Die zuständige Dienststelle verpachtet die Fischereireviere aufgrund einer öffentlichen Ausschreibung für die Dauer von acht Jahren. Bewerben sich mehrere Gruppen um ein Fischereirevier, führt sie eine öffentliche Versteigerung durch. *
Wird der von der zuständigen Dienststelle festgelegte Schatzungswert bei einer Versteigerung um mehr als 50 Prozent überboten, wird das Fischereirevier zum Pachtzins von 150 Prozent des Schatzungswerts an allfällige bisherige Pächterinnen und Pächter vergeben.

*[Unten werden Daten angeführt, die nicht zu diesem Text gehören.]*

[config.mk]
export PLATFORM = sky130hd
export DESIGN_NAME = lqm_top
export DESIGN_NICKNAME = d
export VERILOG_FILES = /design/src/logic/lqm_pkg.sv /design/src/logic/lqm_top.sv
export VERILOG_INCLUDE_DIRS = /design/src /design/src/logic
export SDC_FILE = /design/constraint.sdc
export NUM_CORES = 1
export LEC_CHECK = 0
export ABC_AREA = 1
export BUFFER_PORTS_ARGS = -buffer_cell sky130_fd_sc_hd__buf_2
export CELL_PAD_IN_SITES_DETAIL_PLACEMENT = 0
export CELL_PAD_IN_SITES_GLOBAL_PLACEMENT = 1
export CORE_MARGIN = 8
export CORE_UTILIZATION = 45
export DETAILED_ROUTE_END_ITERATION = 12
export PLACE_DENSITY = 0.88
export SYNTH_ARGS = -nofsm -noshare
export SYNTH_HDL_FRONTEND = slang
export SYNTH_SLANG_ARGS = --single-unit
[constraint.sdc]
create_clock -name clk -period 6.4 [get_ports clk]
set_clock_uncertainty 0.05 [all_clocks]
set_input_delay 0.32 -clock clk [delete_from_list [all_inputs] [get_ports clk]]
set_output_delay 0.32 -clock clk [all_outputs]
set_load 0.1 [all_outputs]
$ cat config.mk
export PLATFORM = sky130hd
export DESIGN_NAME = pipsp_top
export DESIGN_NICKNAME = d
export VERILOG_FILES = /design/src/rtl/pipsp_pkg.sv /design/src/rtl/pipsp_chan.sv /design/src/rtl/pipsp_top.sv
export SDC_FILE = /design/constraint.sdc
export NUM_CORES = 2
export LEC_CHECK = 0
export BUFFER_PORTS_ARGS = -buffer_cell sky130_fd_sc_hd__buf_4
export CAP_MARGIN = 5
export CORE_MARGIN = 2
export CORE_UTILIZATION = 50
export DETAILED_ROUTE_END_ITERATION = 8
export PLACE_DENSITY = 0.66
export SLEW_MARGIN = 20
export SYNTH_ARGS = -nofsm -noshare
export SYNTH_HDL_FRONTEND = slang
export SYNTH_SLANG_ARGS = --single-unit
export TNS_END_PERCENT = 5
$ cat constraint.sdc
create_clock -name clk -period 21.9 [get_ports clk]
set_clock_uncertainty 0.2 [all_clocks]
set_input_delay 0 -clock clk [delete_from_list [all_inputs] [get_ports clk]]
set_output_delay 0 -clock clk [all_outputs]
set_load 0.05 [all_outputs]
**config.mk**
```make
export PLATFORM = sky130hd
export DESIGN_NAME = alt_counter_seq
export DESIGN_NICKNAME = d
export VERILOG_FILES = /design/src/design/tc_down_counter.v /design/src/design/alt_counter_seq.v
export VERILOG_INCLUDE_DIRS = /design/src /design/src/design
export SDC_FILE = /design/constraint.sdc
export NUM_CORES = 1
export LEC_CHECK = 0
export BUFFER_PORTS_ARGS = -buffer_cell sky130_fd_sc_hd__buf_2
export CORE_MARGIN = 2
export CORE_UTILIZATION = 55
export CTS_BUF_LIST = sky130_fd_sc_hd__clkbuf_16
export DETAILED_ROUTE_END_ITERATION = 10
export PLACE_DENSITY_LB_ADDON = 0.1
export SLEW_MARGIN = 20
export SYNTH_ARGS = -nofsm -noshare
export SYNTH_HDL_FRONTEND = slang
export SYNTH_SLANG_ARGS = --single-unit
```
**constraint.sdc**
```tcl
create_clock -name clk_i -period 2.3 [get_ports clk_i]
set_input_delay 0.115 -clock clk_i [delete_from_list [all_inputs] [get_ports clk_i]]
set_output_delay 0.115 -clock clk_i [all_outputs]
set_load 0.03 [all_outputs]
```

Sind keine bisherigen Pächterinnen und Pächter vorhanden, wird das Fischereirevier zum Höchstangebot vergeben. *
Als bisherige Pächterin oder bisheriger Pächter gilt, wer das Fischereirevier während der letzten fünf Jahre vor der Versteigerung bewirtschaftet hat.
Wurde das Fischereirevier bisher von einer Pächtergruppe bewirtschaftet, gilt das Vorrecht nur, wenn die Mehrheit dieser Gruppe erneut an der Versteigerung teilnimmt.
Der Regierungsrat regelt das Nähere in der Verordnung.